▶ Task description
Please take the records that follow and repeat exactly the lines starting with the line with "layer above |" and going on through the line with "[cell type report]".

▶ Materials provided

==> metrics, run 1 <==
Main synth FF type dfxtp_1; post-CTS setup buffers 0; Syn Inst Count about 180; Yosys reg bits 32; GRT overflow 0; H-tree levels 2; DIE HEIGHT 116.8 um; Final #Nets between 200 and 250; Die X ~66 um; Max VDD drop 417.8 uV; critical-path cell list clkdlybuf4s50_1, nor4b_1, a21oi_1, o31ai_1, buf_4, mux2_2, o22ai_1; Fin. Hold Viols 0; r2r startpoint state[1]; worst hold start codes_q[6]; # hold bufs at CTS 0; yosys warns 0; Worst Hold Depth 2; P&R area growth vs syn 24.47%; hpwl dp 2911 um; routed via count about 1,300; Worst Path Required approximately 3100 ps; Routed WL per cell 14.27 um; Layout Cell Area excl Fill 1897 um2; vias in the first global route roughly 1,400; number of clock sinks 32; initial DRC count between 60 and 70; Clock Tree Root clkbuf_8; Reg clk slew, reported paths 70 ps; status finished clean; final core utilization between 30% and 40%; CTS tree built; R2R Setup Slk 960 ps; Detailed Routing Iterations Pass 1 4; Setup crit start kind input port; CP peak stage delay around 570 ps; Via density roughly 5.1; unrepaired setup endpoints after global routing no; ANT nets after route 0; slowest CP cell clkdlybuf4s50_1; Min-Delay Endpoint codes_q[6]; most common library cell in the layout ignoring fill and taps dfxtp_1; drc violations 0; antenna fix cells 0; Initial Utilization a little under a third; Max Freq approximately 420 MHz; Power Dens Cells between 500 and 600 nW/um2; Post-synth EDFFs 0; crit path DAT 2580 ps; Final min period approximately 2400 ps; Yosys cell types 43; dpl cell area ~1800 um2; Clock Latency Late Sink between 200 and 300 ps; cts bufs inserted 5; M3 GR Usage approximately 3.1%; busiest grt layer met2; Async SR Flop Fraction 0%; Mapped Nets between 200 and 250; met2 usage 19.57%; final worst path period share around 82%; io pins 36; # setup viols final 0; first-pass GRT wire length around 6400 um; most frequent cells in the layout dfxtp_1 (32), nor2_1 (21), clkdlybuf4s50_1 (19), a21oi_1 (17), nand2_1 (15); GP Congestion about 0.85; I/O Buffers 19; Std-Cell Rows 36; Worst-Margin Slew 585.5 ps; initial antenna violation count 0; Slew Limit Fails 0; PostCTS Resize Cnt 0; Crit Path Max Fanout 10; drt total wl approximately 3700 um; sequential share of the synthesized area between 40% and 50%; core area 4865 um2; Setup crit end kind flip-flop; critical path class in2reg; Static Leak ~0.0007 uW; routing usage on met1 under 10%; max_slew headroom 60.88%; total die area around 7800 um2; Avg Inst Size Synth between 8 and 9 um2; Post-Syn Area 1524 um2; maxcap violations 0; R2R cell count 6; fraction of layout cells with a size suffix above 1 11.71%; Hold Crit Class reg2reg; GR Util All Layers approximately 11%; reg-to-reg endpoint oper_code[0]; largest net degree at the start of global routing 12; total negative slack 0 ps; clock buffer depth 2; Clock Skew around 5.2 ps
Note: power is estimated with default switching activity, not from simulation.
--- config.mk ---
export PLATFORM = sky130hd
export DESIGN_NAME = eye_box_measure
export DESIGN_NICKNAME = d
export VERILOG_FILES = /design/src/rtl/eye_box_measure.sv
export SDC_FILE = /design/constraint.sdc
export NUM_CORES = 1
export LEC_CHECK = 0
export BUFFER_PORTS_ARGS = -buffer_cell sky130_fd_sc_hd__buf_4
export CAP_MARGIN = 20
export CORE_MARGIN = 2
export CORE_UTILIZATION = 32
export CTS_BUF_LIST = sky130_fd_sc_hd__clkbuf_8
export DETAILED_ROUTE_END_ITERATION = 16
export GPL_ROUTABILITY_DRIVEN = 0
export GPL_TIMING_DRIVEN = 0
export HOLD_SLACK_MARGIN = 0.1
export SLEW_MARGIN = 20
export SYNTH_ARGS = -nofsm -noshare
export SYNTH_HDL_FRONTEND = slang
export SYNTH_SLANG_ARGS = --single-unit
--- constraint.sdc ---
create_clock -name module_clk -period 4.7 [get_ports module_clk]
set_input_delay 1.41 -clock module_clk [delete_from_list [all_inputs] [get_ports module_clk]]
set_output_delay 1.41 -clock module_clk [all_outputs]
set_load 0.1 [all_outputs]
File: config.mk
export PLATFORM = sky130hd
export DESIGN_NAME = seven_segment_display_arbiter
export DESIGN_NICKNAME = d
export VERILOG_FILES = /design/src/rtl/seven_segment_display_arbiter.sv
export SDC_FILE = /design/constraint.sdc
export NUM_CORES = 1
export LEC_CHECK = 0
export CORE_UTILIZATION = 49
export CTS_BUF_LIST = sky130_fd_sc_hd__clkbuf_8 sky130_fd_sc_hd__clkbuf_16
export CTS_CLUSTER_SIZE = 28
export DETAILED_ROUTE_END_ITERATION = 8
export DONT_BUFFER_PORTS = 1
export PLACE_DENSITY = 0.66
export SYNTH_ARGS = -nofsm -noshare
export SYNTH_HDL_FRONTEND = slang
export SYNTH_SLANG_ARGS = --single-unit
export TNS_END_PERCENT = 1
File: constraint.sdc
create_clock -name clk -period 2.6 [get_ports clk]
set_clock_uncertainty 0.15 [all_clocks]
set_input_delay 0.78 -clock clk [delete_from_list [all_inputs] [get_ports clk]]
set_output_delay 0.78 -clock clk [all_outputs]
set_load 0.02 [all_outputs]
File: src/rtl/add32_accum_pkg.sv
// Shared types and constants for the add32_accum stream accumulator.
// ADD32_ACCUM_SATURATE_EN (see add32_accum.sv) selects saturating accumulation.
package add32_accum_pkg;

  localparam int unsigned ADD32_W = 32;
  localparam int unsigned CLA_GRP_W = 4;

  typedef enum logic [1:0] {
    ST_IDLE  = 2'd0,
    ST_ACCUM = 2'd1,
    ST_DONE  = 2'd2
  } state_e;

  // Result payload as presented on the output channel (count carried separately
  // because its width is a parameter of the top).
  typedef struct packed {
    logic [ADD32_W-1:0] sum;
    logic               carry;
  } result_t;

endpackage

File: src/rtl/add32_accum_cla.sv
// 32-bit carry-lookahead adder: 4-bit lookahead groups chained by group carries.
module add32_accum_cla
  import add32_accum_pkg::*;
(
  input  logic [ADD32_W-1:0] A,
  input  logic [ADD32_W-1:0] B,
  output logic [ADD32_W-1:0] S,
  output logic               Cout
);

  localparam int unsigned NGRP = ADD32_W / CLA_GRP_W;

  logic [ADD32_W-1:0] g;
  logic [ADD32_W-1:0] p;
  logic [ADD32_W-1:0] c;
  logic [NGRP-1:0]    gg;
  logic [NGRP-1:0]    gp;
  logic [NGRP:0]      gc;

  assign g = A & B;
  assign p = A ^ B;

  // Group generate/propagate, group carry chain, then in-group carries.
  always_comb begin
    gg = '0;
    gp = '0;
    gc = '0;
    c  = '0;
    for (int j = 0; j < int'(NGRP); j++) begin
      gp[j] = &p[j*CLA_GRP_W +: CLA_GRP_W];
      gg[j] = g[j*CLA_GRP_W+3]
            | (p[j*CLA_GRP_W+3] & g[j*CLA_GRP_W+2])
            | (p[j*CLA_GRP_W+3] & p[j*CLA_GRP_W+2] & g[j*CLA_GRP_W+1])
            | (p[j*CLA_GRP_W+3] & p[j*CLA_GRP_W+2] & p[j*CLA_GRP_W+1] & g[j*CLA_GRP_W]);
    end
    gc[0] = 1'b0;
    for (int j = 0; j < int'(NGRP); j++) begin
      gc[j+1] = gg[j] | (gp[j] & gc[j]);
    end
    for (int i = 0; i < int'(ADD32_W); i++) begin
      if ((i % int'(CLA_GRP_W)) == 0) begin
        c[i] = gc[i / int'(CLA_GRP_W)];
      end else begin
        c[i] = g[i-1] | (p[i-1] & c[i-1]);
      end
    end
  end

  assign S    = p ^ c;
  assign Cout = gc[NGRP];

endmodule

File: src/rtl/add32_accum.sv
// Stream accumulator: sums a valid/ready packet of words through the CLA and
// presents one registered result. ADD32_ACCUM_SATURATE_EN clamps acc on overflow.
module add32_accum
  import add32_accum_pkg::*;
#(
  parameter int unsigned MAX_WORDS = 16,
  parameter int unsigned CNT_W     = 8
) (
  input  logic               clk,
  input  logic               rst,
  input  logic               in_valid,
  output logic               in_ready,
  input  logic [ADD32_W-1:0] in_data,
  input  logic               in_last,
  output logic               out_valid,
  input  logic               out_ready,
  output logic [ADD32_W-1:0] out_sum,
  output logic               out_carry,
  output logic [CNT_W-1:0]   out_count
);

  state_e             state_q, state_d;
  result_t            res_q, res_d;
  logic [CNT_W-1:0]   count_q, count_d;
  logic               in_ready_q, in_ready_d;
  logic               out_valid_q, out_valid_d;

  logic [ADD32_W-1:0] cla_s;
  logic               cla_cout;
  logic               beat_c;
  logic               term_c;
  logic [CNT_W-1:0]   count_inc_c;

  add32_accum_cla u_cla (
    .A    (res_q.sum),
    .B    (in_data),
    .S    (cla_s),
    .Cout (cla_cout)
  );

  assign beat_c      = in_valid & in_ready_q;
  assign count_inc_c = count_q + CNT_W'(1);
  assign term_c      = in_last | (count_inc_c == CNT_W'(MAX_WORDS));

  always_ff @(posedge clk or posedge rst) begin
    if (rst) begin
      state_q     <= ST_IDLE;
      res_q       <= '0;
      count_q     <= '0;
      in_ready_q  <= 1'b0;
      out_valid_q <= 1'b0;
    end else begin
      state_q     <= state_d;
      res_q       <= res_d;
      count_q     <= count_d;
      in_ready_q  <= in_ready_d;
      out_valid_q <= out_valid_d;
    end
  end

  always_comb begin
    state_d = state_q;
    res_d   = res_q;
    count_d = count_q;

    if (beat_c) begin
`ifdef ADD32_ACCUM_SATURATE_EN
      res_d.sum = cla_cout ? '1 : cla_s;
`else
      res_d.sum = cla_s;
`endif
      res_d.carry = res_q.carry | cla_cout;
      count_d     = count_inc_c;
    end

    case (state_q)
      ST_IDLE, ST_ACCUM: begin
        if (beat_c) begin
          state_d = term_c ? ST_DONE : ST_ACCUM;
        end
      end
      ST_DONE: begin
        if (out_ready) begin
          state_d = ST_IDLE;
          res_d   = '0;
          count_d = '0;
        end
      end
      default: begin
        state_d = ST_IDLE;
        res_d   = '0;
        count_d = '0;
      end
    endcase

    // Handshake flags follow the next state so they are valid right after the edge.
    in_ready_d  = (state_d != ST_DONE);
    out_valid_d = (state_d == ST_DONE);
  end

  assign in_ready  = in_ready_q;
  assign out_valid = out_valid_q;
  assign out_sum   = res_q.sum;
  assign out_carry = res_q.carry;
  assign out_count = count_q;

endmodule
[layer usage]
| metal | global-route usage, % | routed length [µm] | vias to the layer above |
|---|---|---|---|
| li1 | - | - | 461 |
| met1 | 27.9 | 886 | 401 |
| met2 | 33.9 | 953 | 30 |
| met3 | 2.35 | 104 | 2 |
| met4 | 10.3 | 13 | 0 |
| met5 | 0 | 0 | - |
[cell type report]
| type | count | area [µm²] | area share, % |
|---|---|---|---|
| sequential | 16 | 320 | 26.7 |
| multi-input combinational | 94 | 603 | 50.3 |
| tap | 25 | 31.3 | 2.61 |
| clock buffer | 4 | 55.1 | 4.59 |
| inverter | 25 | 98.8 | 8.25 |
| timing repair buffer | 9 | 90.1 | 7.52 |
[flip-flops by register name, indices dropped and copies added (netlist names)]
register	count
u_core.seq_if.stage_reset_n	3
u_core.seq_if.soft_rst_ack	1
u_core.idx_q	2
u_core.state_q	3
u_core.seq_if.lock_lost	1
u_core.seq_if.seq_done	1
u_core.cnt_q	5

▶ Result of this task
| metal | global-route usage, % | routed length [µm] | vias to the layer above |
|---|---|---|---|
| li1 | - | - | 461 |
| met1 | 27.9 | 886 | 401 |
| met2 | 33.9 | 953 | 30 |
| met3 | 2.35 | 104 | 2 |
| met4 | 10.3 | 13 | 0 |
| met5 | 0 | 0 | - |
[cell type report]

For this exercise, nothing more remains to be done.